Please spread the word to your students, colleagues and friends.
Best, M.
[…]
Friday 13 May 2022, 18:00-20:00, BIRKBECK CINEMA
FILMS FROM THE HIDDEN PERSUADERS ARCHIVE: CIGARETTES, SNAKE OIL AND HYSTERIA
Book your place: https://www.bbk.ac.uk/events/remote_event_view?id=30391
BIMI presents a series of documentaries on hidden persuasion, mass influence, psychiatry and politics, and psychological control. The films were made for Birkbeck’s Hidden Persuaders project, a Wellcome Trust funded initiative which investigated the history of the psy professions and ideas around covert influence and mind control during the Cold War.

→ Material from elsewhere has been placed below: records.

==> config.mk <==
export PLATFORM = sky130hd
export DESIGN_NAME = accum_seq_ctrl
export DESIGN_NICKNAME = d
export VERILOG_FILES = /design/src/rtl/accum_seq_ctrl.sv
export SDC_FILE = /design/constraint.sdc
export NUM_CORES = 1
export LEC_CHECK = 0
export ABC_AREA = 1
export BUFFER_PORTS_ARGS = -buffer_cell sky130_fd_sc_hd__buf_2
export CORE_MARGIN = 2
export CORE_UTILIZATION = 37
export DETAILED_ROUTE_END_ITERATION = 10
export MAX_ROUTING_LAYER = met4
export PLACE_DENSITY = 0.67
export SLEW_MARGIN = 0
export SYNTH_ARGS = -nofsm -noshare
export SYNTH_HDL_FRONTEND = slang
export SYNTH_SLANG_ARGS = --single-unit
==> constraint.sdc <==
create_clock -name clk -period 2.1 [get_ports clk]
set_input_delay 0.105 -clock clk [delete_from_list [all_inputs] [get_ports clk]]
set_output_delay 0.105 -clock clk [all_outputs]
set_load 0.01 [all_outputs]
==> src/rtl/accum_seq_ctrl.sv <==
// Accumulator controller closing the loop around an external ripple-carry adder.
// Optional saturating arithmetic enabled by defining ACCUM_SAT_EN.
module accum_seq_ctrl #(
  parameter int unsigned WIDTH   = 4,
  parameter int unsigned MAX_OPS = 8
) (
  input  logic             clk,
  input  logic             resetn,
  input  logic             clear,
  input  logic             in_valid,
  input  logic [WIDTH-1:0] in_data,
  input  logic             in_sub,
  output logic             in_ready,
  output logic [WIDTH-1:0] add_a,
  output logic [WIDTH-1:0] add_b,
  output logic             add_cin,
  input  logic [WIDTH-1:0] add_s,
  input  logic             add_cout,
  output logic [WIDTH-1:0] acc,
  output logic             carry_flag,
  output logic             ovf_sticky,
  output logic [3:0]       op_count,
  output logic             done
);

  localparam int unsigned CNT_W = 4;

  typedef enum logic [1:0] {
    S_IDLE = 2'd0,
    S_SUM  = 2'd1,
    S_DONE = 2'd2
  } state_e;

  state_e             state_q, state_d;
  logic [WIDTH-1:0]   acc_q, acc_d;
  logic [WIDTH-1:0]   opnd_q, opnd_d;
  logic               sub_q, sub_d;
  logic               carry_q, carry_d;
  logic               ovf_q, ovf_d;
  logic [CNT_W-1:0]   cnt_q, cnt_d;
  logic               done_q, done_d;
  logic               ovf_now;

  // Adder drive: subtraction is acc + ~operand + 1
  assign add_a   = acc_q;
  assign add_b   = sub_q ? ~opnd_q : opnd_q;
  assign add_cin = sub_q;

  // A missing carry on subtract is a borrow
  assign ovf_now = sub_q ? ~add_cout : add_cout;

  assign in_ready   = (state_q == S_IDLE);
  assign acc        = acc_q;
  assign carry_flag = carry_q;
  assign ovf_sticky = ovf_q;
  assign op_count   = cnt_q;
  assign done       = done_q;

  always_ff @(posedge clk) begin
    if (!resetn) begin
      state_q <= S_IDLE;
      acc_q   <= '0;
      opnd_q  <= '0;
      sub_q   <= 1'b0;
      carry_q <= 1'b0;
      ovf_q   <= 1'b0;
      cnt_q   <= '0;
      done_q  <= 1'b0;
    end else begin
      state_q <= state_d;
      acc_q   <= acc_d;
      opnd_q  <= opnd_d;
      sub_q   <= sub_d;
      carry_q <= carry_d;
      ovf_q   <= ovf_d;
      cnt_q   <= cnt_d;
      done_q  <= done_d;
    end
  end

  always_comb begin
    state_d = state_q;
    acc_d   = acc_q;
    opnd_d  = opnd_q;
    sub_d   = sub_q;
    carry_d = carry_q;
    ovf_d   = ovf_q;
    cnt_d   = cnt_q;
    done_d  = done_q;

    if (clear) begin
      // Restart discards any in-flight result
      state_d = S_IDLE;
      acc_d   = '0;
      opnd_d  = '0;
      sub_d   = 1'b0;
      carry_d = 1'b0;
      ovf_d   = 1'b0;
      cnt_d   = '0;
      done_d  = 1'b0;
    end else begin
      case (state_q)
        S_IDLE: begin
          if (in_valid) begin
            opnd_d  = in_data;
            sub_d   = in_sub;
            state_d = S_SUM;
          end
        end
        S_SUM: begin
`ifdef ACCUM_SAT_EN
          if (ovf_now) acc_d = sub_q ? '0 : '1;
          else         acc_d = add_s;
`else
          acc_d = add_s;
`endif
          carry_d = add_cout;
          ovf_d   = ovf_q | ovf_now;
          cnt_d   = cnt_q + CNT_W'(1);
          if (cnt_d == CNT_W'(MAX_OPS)) begin
            state_d = S_DONE;
            done_d  = 1'b1;
          end else begin
            state_d = S_IDLE;
          end
        end
        S_DONE: begin
          state_d = S_DONE;
        end
        default: begin
          state_d = S_IDLE;
        end
      endcase
    end
  end

endmodule
**config.mk**
```make
export PLATFORM = sky130hd
export DESIGN_NAME = fir_channel_sched
export DESIGN_NICKNAME = d
export VERILOG_FILES = /design/src/rtl/fir_pkg.sv /design/src/rtl/rr_arbiter.sv /design/src/rtl/fir_channel_sched.sv
export SDC_FILE = /design/constraint.sdc
export NUM_CORES = 1
export LEC_CHECK = 0
export CAP_MARGIN = 20
export CORE_MARGIN = 1
export CORE_UTILIZATION = 25
export DETAILED_ROUTE_END_ITERATION = 7
export REMOVE_ABC_BUFFERS = 1
export SLEW_MARGIN = 20
export SYNTH_ARGS = -nofsm -noshare
export SYNTH_HDL_FRONTEND = slang
export SYNTH_SLANG_ARGS = --single-unit
```
**constraint.sdc**
```tcl
create_clock -name clk -period 5.9 [get_ports clk]
set_clock_uncertainty 0.1 [all_clocks]
set_input_delay 1.77 -clock clk [delete_from_list [all_inputs] [get_ports clk]]
set_output_delay 1.77 -clock clk [all_outputs]
set_load 0.005 [all_outputs]
```
**src/rtl/fir_pkg.sv**
```systemverilog
// rtl/fir_pkg.sv - shared state type and default constants for the FIR channel scheduler
package fir_pkg;

  localparam int FIR_TAPS    = 64;
  localparam int FIR_NCH     = 4;
  localparam int FIR_DW      = 16;
  localparam int FIR_OW      = 38;
  // Generous bound: twice the tap count covers the engine fill plus drain.
  localparam int FIR_TIMEOUT = 2 * FIR_TAPS;

  typedef enum logic [1:0] {
    ST_IDLE    = 2'd0,
    ST_ISSUE   = 2'd1,
    ST_WAIT    = 2'd2,
    ST_DELIVER = 2'd3
  } sched_state_e;

endpackage

```
**src/rtl/rr_arbiter.sv**
```systemverilog
// rtl/rr_arbiter.sv - combinational round-robin picker, searches upward from last_grant+1
module rr_arbiter
  import fir_pkg::*;
#(
  parameter int NCH = FIR_NCH
) (
  input  logic [NCH-1:0]          req,
  input  logic [$clog2(NCH)-1:0]  last_grant,
  output logic [NCH-1:0]          grant,
  output logic [$clog2(NCH)-1:0]  grant_idx,
  output logic                    any
);

  localparam int IW = $clog2(NCH);

  logic [IW-1:0] cand;
  logic          found;

  always_comb begin
    grant     = '0;
    grant_idx = '0;
    cand      = '0;
    found     = 1'b0;
    for (int k = 1; k <= NCH; k++) begin
      cand = IW'((int'(last_grant) + k) % NCH);
      if (!found && req[cand]) begin
        grant[cand] = 1'b1;
        grant_idx   = cand;
        found       = 1'b1;
      end
    end
  end

  assign any = |req;

endmodule

```
**src/rtl/fir_channel_sched.sv**
```systemverilog
// rtl/fir_channel_sched.sv - round-robin scheduler sharing one FIR MAC engine among NCH channels
// Optional result timeout enabled by defining FIR_SCHED_TIMEOUT_EN.
module fir_channel_sched
  import fir_pkg::*;
#(
  parameter int NCH     = FIR_NCH,
  parameter int DW      = FIR_DW,
  parameter int OW      = FIR_OW,
  parameter int TIMEOUT = FIR_TIMEOUT
) (
  input  logic                    clk,
  input  logic                    rst,
  input  logic [NCH-1:0]          ch_valid,
  input  logic [NCH*DW-1:0]       ch_data,
  output logic [NCH-1:0]          ch_ready,
  output logic                    fir_inputValid,
  output logic [DW-1:0]           fir_data,
  input  logic                    fir_outputValid,
  input  logic [OW-1:0]           fir_result,
  output logic                    res_valid,
  output logic [OW-1:0]           res_data,
  output logic [$clog2(NCH)-1:0]  res_ch,
  output logic                    res_err,
  input  logic                    res_ready
);

  localparam int IW = $clog2(NCH);

  sched_state_e  state_q;
  logic [IW-1:0] last_grant_q;
  logic [IW-1:0] res_ch_q;
  logic [DW-1:0] fir_data_q;
  logic [DW-1:0] fir_data_d;
  logic [OW-1:0] res_data_q;
  logic          fir_iv_q;
  logic          res_valid_q;
  logic          res_err_q;
  logic          timed_out;

  logic [NCH-1:0] grant;
  logic [IW-1:0]  grant_idx;
  logic           any_req;

  rr_arbiter #(.NCH(NCH)) u_arb (
    .req        (ch_valid),
    .last_grant (last_grant_q),
    .grant      (grant),
    .grant_idx  (grant_idx),
    .any        (any_req)
  );

  always_comb begin
    fir_data_d = '0;
    for (int k = 0; k < NCH; k++) begin
      if (grant[k]) fir_data_d = ch_data[k*DW +: DW];
    end
  end

`ifdef FIR_SCHED_TIMEOUT_EN
  localparam int CW = $clog2(TIMEOUT + 1);
  logic [CW-1:0] wait_cnt_q;

  assign timed_out = (state_q == ST_WAIT) && (wait_cnt_q == CW'(TIMEOUT - 1));

  always_ff @(posedge clk) begin
    if (rst) begin
      wait_cnt_q <= '0;
    end else if (state_q == ST_ISSUE) begin
      wait_cnt_q <= '0;
    end else if (state_q == ST_WAIT && !timed_out) begin
      wait_cnt_q <= wait_cnt_q + CW'(1);
    end
  end
`else
  logic [31:0] unused_timeout;
  assign unused_timeout = TIMEOUT;
  assign timed_out      = 1'b0;
`endif

  always_ff @(posedge clk) begin
    if (rst) begin
      state_q      <= ST_IDLE;
      last_grant_q <= IW'(NCH - 1);
      res_ch_q     <= '0;
      fir_data_q   <= '0;
      res_data_q   <= '0;
      fir_iv_q     <= 1'b0;
      res_valid_q  <= 1'b0;
      res_err_q    <= 1'b0;
    end else begin
      case (state_q)
        ST_IDLE: begin
          if (any_req) begin
            fir_data_q <= fir_data_d;
            res_ch_q   <= grant_idx;
            fir_iv_q   <= 1'b1;
            state_q    <= ST_ISSUE;
          end
        end
        ST_ISSUE: begin
          fir_iv_q <= 1'b0;
          state_q  <= ST_WAIT;
        end
        ST_WAIT: begin
          // A real result beats a timeout landing in the same cycle.
          if (fir_outputValid) begin
            res_data_q  <= fir_result;
            res_err_q   <= 1'b0;
            res_valid_q <= 1'b1;
            state_q     <= ST_DELIVER;
          end else if (timed_out) begin
            res_data_q  <= '0;
            res_err_q   <= 1'b1;
            res_valid_q <= 1'b1;
            state_q     <= ST_DELIVER;
          end
        end
        ST_DELIVER: begin
          if (res_ready) begin
            res_valid_q  <= 1'b0;
            last_grant_q <= res_ch_q;
            state_q      <= ST_IDLE;
          end
        end
        default: state_q <= ST_IDLE;
      endcase
    end
  end

  // Accept strobe is decoded live so the source sees it in the grant cycle.
  assign ch_ready       = (state_q == ST_IDLE) ? grant : '0;
  assign fir_inputValid = fir_iv_q;
  assign fir_data       = fir_data_q;
  assign res_valid      = res_valid_q;
  assign res_data       = res_data_q;
  assign res_ch         = res_ch_q;
  assign res_err        = res_err_q;

endmodule

```
After elaboration in Yosys (flattened, before gate mapping)
Cells that the tools add are included.
{"block": "op_classes", "addsub": 4, "mul": 0, "div": 0, "order_cmp": 8, "n_eq_ne": 6, "shift": 0, "mux": 41, "bitwise_logic": 3, "n_reduce_logical": 20}
{"operator": "$mux 16", "count": 4}
{"operator": "$mux 4", "count": 5}
{"operator": "$mux 1", "count": 14}
{"operator": "$mux 2", "count": 7}
{"operator": "$lt 2x3->1 const B", "count": 4}
{"operator": "$or 4x4->4", "count": 3}
{"operator": "$bmux 1 s2", "count": 4}
{"operator": "$demux 1 s2", "count": 4}
{"operator": "$ge 2x1->1 const B", "count": 4}
{"operator": "$pmux 2 s4", "count": 1}
{"operator": "$reduce_and 2->1", "count": 4}
{"operator": "$logic_and 1x1->1", "count": 7}
{"operator": "$ne 2x2->1 const B", "count": 3}
{"operator": "$reduce_and 3->1", "count": 2}
{"operator": "$add 2x1->2 const B", "count": 2}
{"operator": "$add 2x2->2 const B", "count": 2}
{"operator": "$eq 2x2->1 const B", "count": 2}
{"operator": "$pmux 1 s2", "count": 2}
{"operator": "$reduce_bool 2->1", "count": 2}
{"operator": "$reduce_or 4->1", "count": 1}
{"operator": "$logic_not 1->1", "count": 3}
{"operator": "$eq 2x1->1 const B", "count": 1}
{"operator": "$logic_not 2->1", "count": 1}
{"block": "word_totals", "reg_bits": 62, "latchBits": 0, "ram_bits": 0, "romBits": 0, "in_bits": 110, "output_inout_bits": 63, "wordCells": 89, "n_memories": 0}

Logic depth before layout (Yosys ltp)
{"block": "logic_depth", "word_depth": 17, "mapped_depth": 13, "depth_no_buf": 8}

By module
Synthesis repeated with hierarchy kept, for this count alone.
{"block": "unflattened", "hier_cells": 395, "area_unflattened_um2": 3288.2}
{"mod": "fir_channel_sched", "instances": 1, "cells_per_inst": 325, "area_each_um2": 2747.6, "seq_area_each_um2": 1241.2}
{"mod": "rr_arbiter", "instances": 1, "cells_per_inst": 70, "area_each_um2": 540.5, "seq_area_each_um2": 0.0}

Worst setup path before layout
Ideal clock, no wire load.
{"block": "synth_timing", "path_type": "in2out", "startpoint": "in ch_valid[1]", "endpoint": "out ch_ready[2]", "t_arrival_ns": 3.451, "required_time_ns": 4.030, "setup_slack_ns": 0.579, "cell_stages": 8, "path_buffers": 3, "cell_sequence": "buf_2 or3b_1 a2111o_1 nand2_2 a221o_1 buf_2 buf_4 and2_1"}
{"block": "synth_via", "elab_chain_len": 13, "word_cells_on_any_way": 25, "classes_between": "mux: 16; bitwise: 3; reduce/logical: 6"}
{"item": "from (decl)", "line_no": "fir_channel_sched.sv:13", "source": "input logic [NCH-1:0] ch_valid,"}
{"item": "$bmux 1 s2", "line_no": "rr_arbiter.sv:26", "source": "if (!found && req[cand]) begin"}
{"item": "$mux 1 (not written as such)", "line_no": "rr_arbiter.sv:26"}
{"item": "$mux 1", "line_no": "rr_arbiter.sv:26"}
{"item": "$logic_not 1->1", "line_no": "rr_arbiter.sv:26"}
{"item": "$logic_and 1x1->1", "line_no": "rr_arbiter.sv:26"}
{"item": "$mux 1", "line_no": "rr_arbiter.sv:26"}
{"item": "$logic_not 1->1", "line_no": "rr_arbiter.sv:26"}
{"item": "$logic_and 1x1->1", "line_no": "rr_arbiter.sv:26"}
{"item": "$mux 1", "line_no": "rr_arbiter.sv:26"}
{"item": "$logic_not 1->1", "line_no": "rr_arbiter.sv:26"}
{"item": "$logic_and 1x1->1", "line_no": "rr_arbiter.sv:26"}
{"item": "$mux 4 *", "line_no": "rr_arbiter.sv:26"}
{"item": "$mux 4 *", "line_no": "fir_channel_sched.sv:131", "source": "assign ch_ready = (state_q == ST_IDLE) ? grant : '0;"}
{"item": "to (decl)", "line_no": "fir_channel_sched.sv:15", "source": "output logic [NCH-1:0] ch_ready,"}
Every way passes the cells marked *; elsewhere a longest branch is shown, timed or not. The select of a mux whose other input is x is not followed.

Worst setup path after layout
{"block": "layout_timing", "startpoint": "in ch_valid[3]", "endpoint": "out ch_ready[2]"}
The elaborated chain is that of the path after synthesis.

==> impl_metrics.sql <==
INSERT INTO impl_metrics (metric_group, metric, value, unit) VALUES
('cts', 'cts_htree_levels', '3', ''),
('pwr', 'pwr_density_cell', '330', 'nW/um^2'),
('setup_path', 'timing.critical_path.required', '4.03', 'ns'),
('global_route', 'first_global_vias', '3597', ''),
('logic_synthesis', 'synthDistinctLibCells', '52', ''),
('setup_path', 'worst_path_largest_cell_delay', '0.49', 'ns'),
('floorplanning', 'i_o_pin_count', '173', ''),
('sta', 'rsz0062_at_grt', 'false', ''),
('logic_synthesis', 'syn_area', '3410', 'um^2'),
('setup_path', 'crit_chain', 'dlygate4sd2_1 -> or3b_1 -> a2111o_1 -> nand2_2 -> a221o_1 -> and2_1 -> clkdlybuf4s50_1', ''),
('place', 'dpl.hpwl', '8350', 'um'),
('route', 'routed-via-count', '3706', ''),
('place', 'last_weighted_congestion_value_of_the_routability_driven_placer', '0.889', ''),
('sta', 'setup_viol', '0', ''),
('cts', 'clockRootBuffer', 'clkbuf_16', ''),
('cts', 'cts_tree', 'yes', ''),
('setup_path', 'critical-path-top-delay-family', 'buffers and inverters', ''),
('logic_synthesis', 'synth-warning-count', '0', ''),
('cts', 'cts_num_sinks', '62', ''),
('setup_path', 'worstSetupEndpoint', 'ch_ready[2]', ''),
('floorplanning', 'horizontal_extent_of_the_die', '119', 'um'),
('setup_path', 'critPathCaptureType', 'output pin', ''),
('route', 'antenna_left', '0', ''),
('place', 'io_buffers', '171', ''),
('setup_path', 'crit_path_max_fanout', '9', ''),
('route', 'total_drc_errors_in_the_routed_layout', '0', ''),
('pwr', 'internal_dissipation', '1.21', 'mW'),
('sta', 'max_slew_violation_count', '0', ''),
('floorplanning', 'rows', '42', ''),
('setup_path', 'worst-r2r-cell-count', '9', ''),
('cts', 'ctsLongestPathBuffers', '2', ''),
('cts', 'cts-hold-fix-buffers', '0', ''),
('global_route', 'groute.usage.overall', '16.5', '%'),
('setup_path', 'cp_num_buf_inv', '2', ''),
('sta', 'post-route-period-util', '97.4', '%'),
('floorplanning', 'die_y', '119', 'um'),
('cells_and_area', 'diodes', '0', ''),
('pwr', 'power.switching', '0.639', 'mW'),
('pwr', 'vdd.ir_drop.worst', '0.199', 'mV'),
('global_route', 'gr-total-overflow', '0', ''),
('floorplanning', 'initial_utilization', '25.7', '%'),
('sta', 'finalHoldViolations', '0', ''),
('global_route', 'first_pass_grt_wire_length', '18400', 'um'),
('pwr', 'seqPwrFrac', '31.3', '%'),
('sta', 'final.min_clock_period', '5.75', 'ns'),
('worst_hold_path', 'min-delay-path-class', 'reg2reg', ''),
('logic_synthesis', 'ys_dominant_reg_cell', 'dfxtp_1', ''),
('logic_synthesis', 'syn-instance-count', '406', ''),
('cells_and_area', 'share_of_post_route_cells_with_drive_strength_above_1', '10.4', '%'),
('floorplanning', 'placeableCoreArea', '13300', 'um^2'),
('setup_path', 'worst-r2r-setup-slack', '2.22', 'ns'),
('logic_synthesis', 'yosysSeqAreaShare', '36.4', '%'),
('setup_path', 'crit_arrival', '3.88', 'ns'),
('cells_and_area', 'fillers', '1315', ''),
('cts', 'number_of_buffers_created_by_cts', '9', ''),
('global_route', 'number_of_antenna_violations_at_the_first_check_in_global_routing', '0', ''),
('setup_path', 'critPathLaunchType', 'input port', ''),
('sta', 'slew_headroom', '35.4', '%'),
('setup_path', 'crit_type', 'in2out', ''),
('global_route', 'grt_start_max_net_pins', '63', ''),
('outcome', 'status', 'finished, final reports clean', ''),
('route', 'detail_route.wirelength', '12000', 'um'),
('pwr', 'combPwrFrac', '43.6', '%'),
('floorplanning', 'design.die.area', '14100', 'um^2'),
('setup_path', 'worst_setup_path_startpoint', 'ch_valid[3]', ''),
('pwr', 'clkPwrFrac', '25.1', '%'),
('setup_path', 'reg2reg_to', 'fir_data[5]$_SDFFE_PP0P_', ''),
('cells_and_area', 'design.final.nets', '697', ''),
('sta', 'layout_setup_ws', '0.154', 'ns'),
('sta', 'timing.fmax', '0.174', 'GHz'),
('logic_synthesis', 'synth_enable_flop_cells', '0', '');
==> tightest hold or removal path: cells and delay by family (launching register included) <==
kind            cells  cell delay (ns)
simple gates        1             0.05
flops               1             0.30
compound gates      1             0.05
==> metrics by stage <==
stage	TNS [ns]	cells	utilization (%)	hold slack (ns)	instance area (um^2)
final	0	755	42.2	0.351	5610
after global routing	0	755	42.2	0.363	5610
after CTS	-0.000418	754	42.0	0.352	5580
after detailed placement	-0.124	735	39.9	0.345	5310
after global placement	-0.00545	735	39.9	0.341	5310
after floorplan	0	369	-	0.347	3230
==> synthesized netlist by cell type, types with 2 or more instances <==
library cell	count	area, um^2
mux2i_1	3	30.0
nand2b_1	5	31.3
buf_6	2	22.5
nor2_1	12	45.0
o22ai_1	17	106
a2bb2oi_1	16	140
nor2b_1	3	18.8
nand3_1	2	10.0
a211o_1	3	26.3
clkbuf_1	17	63.8
nand2_1	105	394
o221ai_2	10	150
a21boi_0	2	15.0
buf_1	2	7.51
mux2_2	2	22.5
a221oi_1	17	149
dfxtp_1	62	1240
inv_1	7	26.3
nand3b_1	5	37.5
o221ai_1	6	52.6
mux4_2	2	45.0
and3_1	2	12.5
and2_1	3	18.8
a21oi_1	47	235
buf_4	5	37.5
ha_1	13	163
buf_2	11	55.1
==> layer usage <==
layer  global-route usage, %  part of all wire (%)  wire length, um  up-vias
li1                        -                     -                -     1820
met1                    19.4                    42             5070     1743
met2                    28.9                    50             6050      130
met3                    3.74                   6.1              737       13
met4                    6.65                   1.3              156        0
met5                       0                     0                0        -
==> worst min path at each step <==
stage / startpoint / end / slack [ns] / depth (start not counted)
5_1_grt: res_data[33]$_SDFFE_PP0P_ / res_data[33]$_SDFFE_PP0P_ / 0.36 / 2
2_1_floorplan: res_data[0]$_SDFFE_PP0P_ / res_data[0]$_SDFFE_PP0P_ / 0.35 / 2
4_1_cts: res_data[6]$_SDFFE_PP0P_ / res_data[6]$_SDFFE_PP0P_ / 0.35 / 2
6_report: res_data[6]$_SDFFE_PP0P_ / res_data[6]$_SDFFE_PP0P_ / 0.35 / 2
3_3_place_gp: res_data[16]$_SDFFE_PP0P_ / res_data[16]$_SDFFE_PP0P_ / 0.34 / 2
3_5_place_dp: res_data[6]$_SDFFE_PP0P_ / res_data[6]$_SDFFE_PP0P_ / 0.35 / 2
==> power groups by stage <==
stage                     Clock [mW]  Sequential (mW)  Combinational (mW)
after CTS                      0.484            0.579               0.815
after floorplan                    0            0.584               0.399
after global routing           0.504            0.591               0.889
after detailed placement           0            0.586               0.807
final                          0.466            0.580               0.808
after global placement             0            0.582               0.796
==> logic make-up (layout without fill, tap and decap cells) <==
group,Yosys count,count (layout),synth area share [%]
muxes,8,9,3.63
AOI/OAI and AO/OA,133,133,30.2
other,1,1,0.110
and+or+nand+nor,145,145,18.7
buffers and inverters,44,216,6.23
DFF,62,62,36.4
adders and majority gates,13,13,4.76
==> registers in the layout, indices dropped and copies added (netlist names) <==
name and flops:
res_ch 2, last_grant_q 2, state_q 2, res_valid 1, fir_inputValid 1, fir_data 16, res_data 38
==> cell type report <==
class	count	area, um^2	share of cell area, %
Multi-Input combinational cell	301	1990	35.5
Timing Repair Buffer	193	1870	33.3
Sequential cell	62	1240	22.1
Clock buffer	12	236	4.22
Tap cell	176	220	3.93
Inverter	7	26.3	0.468
Clock inverter	4	23.8	0.424
==> cell usage in the layout, fill, tap and decap left out, types with 5 or more instances in the layout <==
cell / n
clkdlybuf4s50_1: 166
nand2_1: 105
dfxtp_1: 62
a21oi_1: 47
buf_4: 22
o22ai_1: 17
a221oi_1: 17
a2bb2oi_1: 16
ha_1: 13
nor2_1: 12
o221ai_2: 10
clkbuf_16: 9
inv_1: 7
o221ai_1: 6
nand3b_1: 5
nand2b_1: 5
==> timing repair <==
| item | CTS | global route |
|---|---|---|
| resized for setup | 4 | 1 |
| pin swaps | 1 | 1 |
| gates cloned | 0 | 1 |
| endpoints found under the setup margin | 3 | 4 |
| setup buffers | 3 | 0 |
Power figures use the tool's default switching activity.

Screening and discussion: Cigarettes, Snake Oil and Hysteria: Films by Lily Ford and Bartek Dziadosz
Three Zoom films by Lily Ford examine sites of anxiety around mass influence since the 1950s:
The Stuff that Screams are Made of (9 min.), Notes from the American Air Wars (13 min.), Onlining (11 min.)
The vocal audiences of the Beatles caused a moral panic in the mid-1960s. In The Stuff that Screams are Made of, Ford speaks to several fans and scholars to explore the power of the scream. Notes from the American Air Wars looks at one moment in the decades-long ideological combat between the tobacco industry and clean air activists. Onlining moves to the present day to interrogate our conscious participation in digital surveillance, drawing on Zygmunt Bauman’s concept of the society of performance.
Vance Packard’s Hidden Persuaders (1957) was a landmark critical appraisal of the relationship between the advertising industry and psychoanalysis. Bartek Dziadosz’s film Nothing Exists Until You Sell It (2020) assesses the story of the book’s reception, highlighting its extensive and surprising influence:
Nothing Exists Until You Sell It (Bartek Dziadosz, 2020, 35 min.)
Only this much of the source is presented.